Sobre sua mesa de trabalho, uma pista. Tem a Bíblia, livros de piedade, mas também a biografia do capitalista Visconde de Mauá, escrita por Jorge Caldeira. Está relendo, com interesse de um colegial. Impressiona-se com a saga do criador de estaleiros, ferrovias e indústrias do Brasil do século 19. Tudo indica que tenham a ver, não em moedas, mas na sanha. Fosse o frei uma taça de cristal, talvez não erguesse sua assombrosa rede de assistência social, formada por 12 centros de atendimento a 200 dependentes químicos – todas debaixo do inspirado nome “Casa do Servo Sofredor”. Como dizia Hannah Arendt – o mal é banal, só o bem é radical.
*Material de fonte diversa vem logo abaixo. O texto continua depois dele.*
What follows belongs to an exercise in optimizing a design on an open flow for small area and a short achievable clock period; a production flow would make more cautious choices.
Where RTL was checked, it was by simulation tests only, not by an equivalence proof against the original.
No functional check of the RTL was part of run 2.
Power is estimated from default activity; no workload was simulated.

==> flow/design.v, too long to show whole: its modules and the start of the top module <==
// module QE_M: 810 lines
// module qe_fa: 5 lines
// module qe_fs: 5 lines
// module qe_fc: 5 lines
// module qe_x2: 5 lines
// module qe_xn: 5 lines
// module qe_cy: 5 lines
// module qe_ha: 5 lines
module QE_M (clk, reset, in_a, in_b, in_c, in_x, mode, valid_in, last_input, valid_out, result);
  // ...
==> flow/flow/run.sh <==
#!/bin/bash
# The standard layout, with buf_4 cells as the port buffers.
bash standard.sh "BUFFER_PORTS_ARGS=-buffer_cell sky130_fd_sc_hd__buf_4" finish > standard.log 2>&1
==> flow/standard.sh <==
#!/bin/bash
# synth_recipe.tcl (not shown) runs the flow's synth.tcl, then flattens the netlist and writes it again
# the make line also repeats each setting of config.mk as NAME=value (left out here)
make -C /OpenROAD-flow-scripts/flow DESIGN_CONFIG=/design/flow/config.mk WORK_HOME=/design/flow/orfs CLKGATE_MAP_FILE= SYNTH_SCRIPT=/design/flow/synth_recipe.tcl "${@:-finish}"
==> flow/config.mk <==
export PLATFORM = sky130hd
export DESIGN_NAME = QE_M
export DESIGN_NICKNAME = QE_M
export VERILOG_FILES = /design/flow/design.v
export SDC_FILE = /design/flow/constraint.sdc
export NUM_CORES = 4
export LEC_CHECK = 0
export CAP_MARGIN = 20
export CORE_MARGIN = 2
export CORE_UTILIZATION = 40
export CTS_BUF_LIST = sky130_fd_sc_hd__clkbuf_8
export SETUP_SLACK_MARGIN = 4.1
export SLEW_MARGIN = 20
export SYNTH_HIERARCHICAL = 1
==> flow/constraint.sdc <==
create_clock -name core_clock -period 6.5 [get_ports {clk}]
set_input_delay 1.3000 -clock core_clock [delete_from_list [all_inputs] [get_ports {clk}]]
set_output_delay 1.3000 -clock core_clock [all_outputs]
set_load 0.01 [all_outputs]
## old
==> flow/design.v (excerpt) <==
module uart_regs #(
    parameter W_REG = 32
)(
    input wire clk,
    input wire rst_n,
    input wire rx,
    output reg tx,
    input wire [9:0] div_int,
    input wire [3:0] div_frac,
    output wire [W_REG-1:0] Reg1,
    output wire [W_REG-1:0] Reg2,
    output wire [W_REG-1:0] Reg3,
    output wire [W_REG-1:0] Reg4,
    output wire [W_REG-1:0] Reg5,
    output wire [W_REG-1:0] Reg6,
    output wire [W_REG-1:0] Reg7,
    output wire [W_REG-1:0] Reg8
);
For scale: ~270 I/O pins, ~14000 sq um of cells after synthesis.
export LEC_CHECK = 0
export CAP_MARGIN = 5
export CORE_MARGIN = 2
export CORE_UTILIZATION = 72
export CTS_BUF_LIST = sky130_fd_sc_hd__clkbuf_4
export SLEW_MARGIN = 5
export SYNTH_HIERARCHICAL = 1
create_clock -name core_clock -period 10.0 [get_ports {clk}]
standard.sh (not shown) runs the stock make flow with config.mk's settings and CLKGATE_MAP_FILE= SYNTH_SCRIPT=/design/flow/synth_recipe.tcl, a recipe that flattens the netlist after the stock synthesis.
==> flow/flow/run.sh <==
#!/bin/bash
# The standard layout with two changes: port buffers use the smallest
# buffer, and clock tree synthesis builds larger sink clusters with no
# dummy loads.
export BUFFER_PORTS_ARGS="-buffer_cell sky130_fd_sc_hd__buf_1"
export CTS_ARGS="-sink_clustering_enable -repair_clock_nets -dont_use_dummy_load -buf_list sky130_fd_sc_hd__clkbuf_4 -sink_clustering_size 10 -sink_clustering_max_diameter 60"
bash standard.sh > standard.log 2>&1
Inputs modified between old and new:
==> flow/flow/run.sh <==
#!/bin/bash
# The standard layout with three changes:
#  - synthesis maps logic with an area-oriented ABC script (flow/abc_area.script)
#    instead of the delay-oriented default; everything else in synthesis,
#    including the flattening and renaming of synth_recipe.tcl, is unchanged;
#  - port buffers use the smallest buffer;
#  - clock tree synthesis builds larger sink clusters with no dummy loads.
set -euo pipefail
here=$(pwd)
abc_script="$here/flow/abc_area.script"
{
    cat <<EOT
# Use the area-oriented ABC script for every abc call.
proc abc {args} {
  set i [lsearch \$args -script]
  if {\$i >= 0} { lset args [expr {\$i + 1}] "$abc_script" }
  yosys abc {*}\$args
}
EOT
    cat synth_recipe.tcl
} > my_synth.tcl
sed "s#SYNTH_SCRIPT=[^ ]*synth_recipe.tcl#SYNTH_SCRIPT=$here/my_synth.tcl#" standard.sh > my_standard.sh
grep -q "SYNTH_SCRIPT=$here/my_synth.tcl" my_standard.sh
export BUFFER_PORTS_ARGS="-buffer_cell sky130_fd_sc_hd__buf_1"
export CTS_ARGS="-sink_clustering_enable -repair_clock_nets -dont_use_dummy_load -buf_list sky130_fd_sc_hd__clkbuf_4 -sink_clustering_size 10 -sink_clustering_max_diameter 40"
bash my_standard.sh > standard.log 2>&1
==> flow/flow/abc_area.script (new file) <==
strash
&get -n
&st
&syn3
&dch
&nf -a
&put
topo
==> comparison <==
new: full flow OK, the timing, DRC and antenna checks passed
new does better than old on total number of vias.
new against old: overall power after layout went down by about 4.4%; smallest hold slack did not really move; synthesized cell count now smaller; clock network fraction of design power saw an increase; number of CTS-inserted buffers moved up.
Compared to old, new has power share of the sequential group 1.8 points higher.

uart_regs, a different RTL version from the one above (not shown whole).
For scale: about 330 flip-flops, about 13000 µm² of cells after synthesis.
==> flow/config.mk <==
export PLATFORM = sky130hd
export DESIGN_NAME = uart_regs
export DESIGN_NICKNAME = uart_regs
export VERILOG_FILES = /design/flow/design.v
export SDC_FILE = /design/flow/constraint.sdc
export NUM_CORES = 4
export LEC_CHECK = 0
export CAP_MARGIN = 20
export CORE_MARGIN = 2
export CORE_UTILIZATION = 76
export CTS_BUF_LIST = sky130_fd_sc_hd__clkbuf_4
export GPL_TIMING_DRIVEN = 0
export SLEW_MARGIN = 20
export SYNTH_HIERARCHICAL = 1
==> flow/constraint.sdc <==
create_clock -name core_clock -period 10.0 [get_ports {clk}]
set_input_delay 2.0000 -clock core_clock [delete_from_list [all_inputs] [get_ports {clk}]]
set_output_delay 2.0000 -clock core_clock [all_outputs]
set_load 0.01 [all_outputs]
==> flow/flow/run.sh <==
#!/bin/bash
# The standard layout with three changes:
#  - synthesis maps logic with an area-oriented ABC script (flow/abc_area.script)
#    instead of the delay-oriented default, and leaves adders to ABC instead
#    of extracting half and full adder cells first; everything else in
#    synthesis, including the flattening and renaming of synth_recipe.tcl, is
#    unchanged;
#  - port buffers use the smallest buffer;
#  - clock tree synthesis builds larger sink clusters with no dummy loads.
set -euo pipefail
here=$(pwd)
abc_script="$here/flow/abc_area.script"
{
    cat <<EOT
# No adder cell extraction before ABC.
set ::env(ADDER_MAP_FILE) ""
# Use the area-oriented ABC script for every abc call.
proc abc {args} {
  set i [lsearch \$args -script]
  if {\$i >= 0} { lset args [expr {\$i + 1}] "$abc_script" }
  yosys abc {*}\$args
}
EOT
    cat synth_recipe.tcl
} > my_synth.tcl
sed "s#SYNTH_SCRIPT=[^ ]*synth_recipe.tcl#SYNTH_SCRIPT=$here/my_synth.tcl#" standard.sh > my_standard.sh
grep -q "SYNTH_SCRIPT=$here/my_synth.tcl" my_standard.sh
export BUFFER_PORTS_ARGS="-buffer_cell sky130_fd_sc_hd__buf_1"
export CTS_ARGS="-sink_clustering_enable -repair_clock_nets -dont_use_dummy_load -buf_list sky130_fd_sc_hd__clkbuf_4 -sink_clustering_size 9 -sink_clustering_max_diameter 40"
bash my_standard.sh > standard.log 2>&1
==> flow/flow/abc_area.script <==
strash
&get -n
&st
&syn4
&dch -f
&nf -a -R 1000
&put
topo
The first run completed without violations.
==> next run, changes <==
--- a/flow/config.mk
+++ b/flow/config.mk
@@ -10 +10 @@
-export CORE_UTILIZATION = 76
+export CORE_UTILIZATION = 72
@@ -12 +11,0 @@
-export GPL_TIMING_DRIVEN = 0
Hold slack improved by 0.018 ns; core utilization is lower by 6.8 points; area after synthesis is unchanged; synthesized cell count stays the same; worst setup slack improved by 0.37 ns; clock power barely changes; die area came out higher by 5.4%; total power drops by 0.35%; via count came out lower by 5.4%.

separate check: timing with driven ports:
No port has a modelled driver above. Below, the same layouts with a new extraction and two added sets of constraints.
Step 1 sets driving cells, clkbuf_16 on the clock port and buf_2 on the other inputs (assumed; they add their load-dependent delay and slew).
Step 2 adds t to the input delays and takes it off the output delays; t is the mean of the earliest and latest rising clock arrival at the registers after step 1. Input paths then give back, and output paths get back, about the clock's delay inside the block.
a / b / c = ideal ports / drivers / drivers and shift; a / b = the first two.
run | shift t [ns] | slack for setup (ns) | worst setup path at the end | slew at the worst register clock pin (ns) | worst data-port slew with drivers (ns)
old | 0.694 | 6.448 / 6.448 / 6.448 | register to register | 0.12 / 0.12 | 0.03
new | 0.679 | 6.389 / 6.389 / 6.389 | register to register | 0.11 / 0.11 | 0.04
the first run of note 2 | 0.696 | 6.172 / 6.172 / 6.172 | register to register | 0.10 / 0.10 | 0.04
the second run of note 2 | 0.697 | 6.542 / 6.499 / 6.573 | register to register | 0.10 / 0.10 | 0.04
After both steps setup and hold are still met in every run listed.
Frei Chico é um radical, não lhe peçam mesuras a essa altura da história da humanidade.
É de sangue. Os Oliveira são de Santana de Mangueira, antigo distrito de Conceição do Piancó. Viraram retirantes da seca em 1958, rumo a Paranavaí, Paraná, onde serviram nas lavouras de café. Expedita, a mãe de 17 filhos, tinha fineza de sinhazinha e pedia que os seus estudassem. Manoel Job, o pai de origem judaica, militava nos sindicatos rurais. Com o golpe militar de 1964, foi convidado a se retirar para o Nordeste, acusado de comunista. Foi, mas, desobediente civil, voltou, com a fúria de um titã. Para confusão de seus detratores, chamava todo mundo de “camarada”, o que causava graça em se tratando de um sujeito inseparável das contas do rosário.
Escutar é tão urgente que deveria virar verbo impresso numa carta de princípios da ONU
Não por menos, ao criar as Casas do Servo Sofredor, o filho do sindicalista não pensou em fazer, sei lá, uma compressa de salompas para aliviar a realidade. Queria revolução. Os abrigos são a última trincheira para uma pá de gente que pegou no rabo do foguete. A maior parte dos residentes passou por meia dúzia de clínicas e ONGs, nas quais colecionaram vias sacras para aquietar o imperativo do álcool e das drogas. Algumas famílias torraram o que tinham para a recuperação de seus filhos. Desembarcam ali lisas, com o fio de esperança entrando em curto circuito. Encontram o frei na recepção, parecendo mais alto do que é, para uma conversa adulta sobre a parte que cabe a cada um.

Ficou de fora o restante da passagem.